Minutes of the last monetary policy committee meeting, published on Wednesday, have added to a sense of unease among those investors who rely on base rates at 0.5% to give them an easy profit. Banks, in particular, have recovered on the back of cheap funds, much of which they have retained to rebuild their balance sheets rather than pass on to customers.
Higher interest rates cannot come too soon for the band of analysts who view the current situation with alarm.

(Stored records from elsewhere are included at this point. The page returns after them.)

File: src/logic/gcu_defs.svh
////////////////////////////////////////
// gcu register numbers, masks and
// video RAM region bounds
////////////////////////////////////////
`ifndef GCU_DEFS_SVH
`define GCU_DEFS_SVH

// register select
`define GCU_REG_SEL_MASK     8'h8F
`define GCU_REG_ALIAS_BIT    8'h80
`define GCU_REG_INIT_V       8'h0E
`define GCU_REG_VINT_ACK     8'h0F
`define GCU_REG_VINT_ACK_ALT 8'h8F

// cpu pointer to word address
`define GCU_PTR_MASK         16'h1FFF

// line where vint is forced low
`define GCU_VINT_LINE        9'h0E6

// region bounds inside the main RAM
`define GCU_SCR0_BASE        13'h0000
`define GCU_SCR1_BASE        13'h0800
`define GCU_SCR2_BASE        13'h1000
`define GCU_SPR_BASE         13'h1800
`define GCU_SPR_END          13'h1C00

// wait states between read address and dout load
`define GCU_READ_WAIT        2

`endif

File: src/logic/gcu_pkg.sv
////////////////////////////////////////
// gcu shared types for addresses,
// data words and beam counters
////////////////////////////////////////
package gcu_pkg;

    // main video RAM word address
    typedef logic [12:0] vram_addr_t;

    // RAM and cpu bus data word
    typedef logic [15:0] vram_word_t;

    // word address inside one scroll layer copy
    typedef logic [10:0] layer_addr_t;

    // word address inside the sprite copy
    typedef logic [9:0] sprite_addr_t;

    // selected register number after masking
    typedef logic [7:0] reg_num_t;

    // one scroll or control register value
    typedef logic [15:0] scroll_word_t;

    // horizontal or vertical beam position
    typedef logic [8:0] beam_t;

endpackage

File: src/logic/gcu_bus_ctrl.sv
////////////////////////////////////////
// gcu bus controller, decodes cpu ops and
// sequences RAM access with ack stall
////////////////////////////////////////
`timescale 1ns/100ps
`include "gcu_defs.svh"

module gcu_bus_ctrl (
    input  logic                CLK96,
    input  logic                RESET96,
    input  logic                op_select_reg,
    input  logic                op_write_reg,
    input  logic                op_write_ram,
    input  logic                op_read_ram_h,
    input  logic                op_read_ram_l,
    input  logic                op_set_ram_ptr,
    input  gcu_pkg::vram_word_t din,
    output gcu_pkg::vram_word_t dout,
    output logic                ack,
    output gcu_pkg::vram_addr_t ram_addr,
    output gcu_pkg::vram_word_t ram_din,
    output logic                ram_we,
    input  gcu_pkg::vram_word_t ram_dout,
    output gcu_pkg::reg_num_t   reg_num,
    output gcu_pkg::vram_word_t reg_wr_data,
    output logic                reg_we
);

    localparam logic [2:0] rd_last = 3'(`GCU_READ_WAIT);

    logic [5:0]          op_vec;
    logic [5:0]          last_op;
    logic                op_new;
    logic                rd_op;
    logic [2:0]          step;
    logic [2:0]          step_cur;
    gcu_pkg::vram_word_t ptr;
    gcu_pkg::vram_addr_t ptr_addr;

    assign op_vec = {op_select_reg, op_write_reg, op_set_ram_ptr,
                     op_write_ram, op_read_ram_h, op_read_ram_l};
    assign op_new = (op_vec != last_op);
    assign rd_op  = op_read_ram_h | op_read_ram_l;

    // any change of op restarts the sequence
    assign step_cur = op_new ? 3'd0 : step;
    assign ptr_addr = gcu_pkg::vram_addr_t'(ptr & `GCU_PTR_MASK);

    always_ff @(posedge CLK96 or posedge RESET96) begin
        if (RESET96) begin
            last_op <= '0;
            step    <= '0;
            ack     <= 1'b1;
            ram_we  <= 1'b0;
            reg_we  <= 1'b0;
            reg_num <= 8'hFF;
            ptr     <= '0;
        end else begin
            last_op <= op_vec;
            ram_we  <= 1'b0;
            reg_we  <= 1'b0;
            if (op_select_reg) begin
                reg_num <= gcu_pkg::reg_num_t'(din[7:0] & `GCU_REG_SEL_MASK);
                ack     <= 1'b1;
            end else if (op_write_reg) begin
                // single load pulse per write
                reg_we <= op_new;
                ack    <= 1'b1;
            end else if (op_set_ram_ptr) begin
                ptr <= din;
                ack <= 1'b1;
            end else if (op_write_ram) begin
                if (step_cur == 3'd0) begin
                    ram_we <= 1'b1;
                    ack    <= 1'b0;
                    step   <= 3'd1;
                end else if (step_cur == 3'd1) begin
                    ptr  <= ptr + 16'd1;
                    ack  <= 1'b1;
                    step <= 3'd2;
                end else begin
                    ack <= 1'b1;
                end
            end else if (rd_op) begin
                if (step_cur == 3'd0) begin
                    ack  <= 1'b0;
                    step <= 3'd1;
                end else if (step_cur < rd_last) begin
                    step <= step + 3'd1;
                end else if (step_cur == rd_last) begin
                    ack  <= 1'b1;
                    step <= rd_last + 3'd1;
                end else begin
                    ack <= 1'b1;
                end
            end else begin
                ack  <= 1'b1;
                step <= '0;
            end
        end
    end

    // address and data capture
    always_ff @(posedge CLK96) begin
        if (op_write_ram && step_cur == 3'd0) begin
            ram_addr <= ptr_addr;
            ram_din  <= din;
        end else if (rd_op && step_cur == 3'd0) begin
            // low half sits one word above the pointer
            ram_addr <= ptr_addr + gcu_pkg::vram_addr_t'(op_read_ram_l);
        end
        if (rd_op && step_cur == rd_last) begin
            dout <= ram_dout;
        end
        if (op_write_reg) begin
            reg_wr_data <= din;
        end
    end

    a_op_onehot: assert property (@(posedge CLK96) disable iff (RESET96)
        $onehot0(op_vec));

    a_we_pulse: assert property (@(posedge CLK96) disable iff (RESET96)
        ram_we |=> !ram_we);

endmodule

File: config.mk
export PLATFORM = sky130hd
export DESIGN_NAME = gcu_bus_ctrl
export DESIGN_NICKNAME = d
export VERILOG_FILES = /design/src/logic/gcu_pkg.sv /design/src/logic/gcu_bus_ctrl.sv
export VERILOG_INCLUDE_DIRS = /design/src /design/src/logic
export SDC_FILE = /design/constraint.sdc
export NUM_CORES = 1
export LEC_CHECK = 0
export BUFFER_PORTS_ARGS = -buffer_cell sky130_fd_sc_hd__buf_2
export CELL_PAD_IN_SITES_DETAIL_PLACEMENT = 0
export CELL_PAD_IN_SITES_GLOBAL_PLACEMENT = 1
export CORE_AREA = 4 4 104 106
export DETAILED_ROUTE_END_ITERATION = 6
export DIE_AREA = 0 0 108 110
export PLACE_DENSITY_LB_ADDON = 0.1
export SETUP_SLACK_MARGIN = 0.2
export SLEW_MARGIN = 15
export SYNTH_ARGS = -nofsm -noshare
export SYNTH_HDL_FRONTEND = slang
export SYNTH_SLANG_ARGS = --single-unit
File: constraint.sdc
create_clock -name CLK96 -period 5 [get_ports CLK96]
set_input_delay 0.25 -clock CLK96 [delete_from_list [all_inputs] [get_ports CLK96]]
set_output_delay 0.25 -clock CLK96 [all_outputs]
set_load 0.01 [all_outputs]
# After elaboration in Yosys (flattened, before gate mapping)
# Cells that the tools add are included.
# classes
n_reduce_logical	9
n_addsub	3
n_eq_ne	7
bitwise_logic	4
muxes	29
n_lt_le_gt_ge	1
# op_table
op	n
$mux W16	4
$mux W13	2
$mux W3	8
$add A16 B1 Y16 const B	1
$mux W1	15
$add A13 B1 Y13	1
$reduce_and A5 Y1	2
$ne A7 B7 Y1 const B	1
$ne A6 B6 Y1	1
$reduce_bool A2 Y1	3
$ne A5 B2 Y1 const B	1
$add A3 B1 Y3 const B	1
$eq A3 B1 Y1 const B	1
$eq A3 B2 Y1 const B	1
$logic_and A1 B1 Y1	3
$logic_not A3 Y1	1
$lt A3 B2 Y1 const B	1
$ne A3 B1 Y1 const B	1
$not A1 Y1	3
$ne A2 B2 Y1 const B	1
$or A1 B1 Y1	1
# totals
inputBits	40
word_cells	64
regBits	97
out_inout_bits	72

# Depth between registers and ports, before layout
# depth
depth_word	10
mapped_depth	7
depth_no_buf	5

# Least setup slack after synthesis
# Ideal clock, no wire load.
# synth_timing
path_kind	register to register
startpoint	reg last_op[4]
endpoint	reg dout[0], enable pin
setup_time_ns	0.430
synth_period_minus_slack_ns	3.464
t_arrival_ns	3.033
slack_ns	1.536
n_path_buf	0
required_time_ns	4.570
stages_incl_launch_ff	6
path_cell_list	dfrtp_1 > xor2_1 > or4_4 > nor2_2 > o21ai_0 > nor4_1
# synth_between
elab_chain_len	4
# synth_lines
element	line_no	text
from (decl)	gcu_bus_ctrl.sv:32	logic [5:0] last_op;
from (signal assigned)	gcu_bus_ctrl.sv:59	last_op <= op_vec;
$ne A6 B6 Y1	gcu_bus_ctrl.sv:42	assign op_new = (op_vec != last_op);
$mux W3	gcu_bus_ctrl.sv:46	assign step_cur = op_new ? 3'd0 : step;
$eq A3 B2 Y1	gcu_bus_ctrl.sv:112	if (rd_op && step_cur == rd_last) begin
$logic_and A1 B1 Y1	gcu_bus_ctrl.sv:112	
to (signal assigned)	gcu_bus_ctrl.sv:113	dout <= ram_dout;
to (decl)	gcu_bus_ctrl.sv:18	output gcu_pkg::vram_word_t dout,
# Every way passes these cells.
# A chain may end at the register's enable or synchronous reset.

# Worst setup path in the final report
# layout_timing
startpoint	reg last_op[4]
endpoint	reg dout[7], enable pin
# Same word-level chain as after synthesis.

Albert Edwards, Société Générale's global strategist, argues in a note for clients that four years of low rates have encouraged a return of the kind of risky investment behaviour that we saw before the crash. He cites evidence, albeit anecdotal, that the crazy derivatives favoured by traders prior to 2008 are in heavy use and posing a distinct danger to the stability of world markets. He calls as evidence an interview in the Financial Times where Craig Parker, head of leveraged finance at Goldman Sachs, says: "We're in the third year of the greatest leveraged finance markets of all time because of the efforts by the Fed, and all the central banks around the world, to keep rates at zero."
Edwards believes there are signs of asset bubbles everywhere and the US, the UK and Japan are standing on the edge of a precipice, much as they did in 2006.
Making matters worse is the seductive charm of low interest rates for governments. Most western governments have borrowed heavily in the last four years. The UK has doubled its debt mountain and is still running a considerable annual budget deficit.
Public sector debt issuance as a proportion of GDP Public sector debt issuance as a proportion of GDP. Source: Datastream
Edwards reproduces a chart showing public sector debt issuance as a proportion of GDP in 17 key economies that puts Japan at the top with a startling figure of 58.4%. The US ranks third behind Italy with a total of 23.9%. The UK reaches 11th in the table with 12.1%.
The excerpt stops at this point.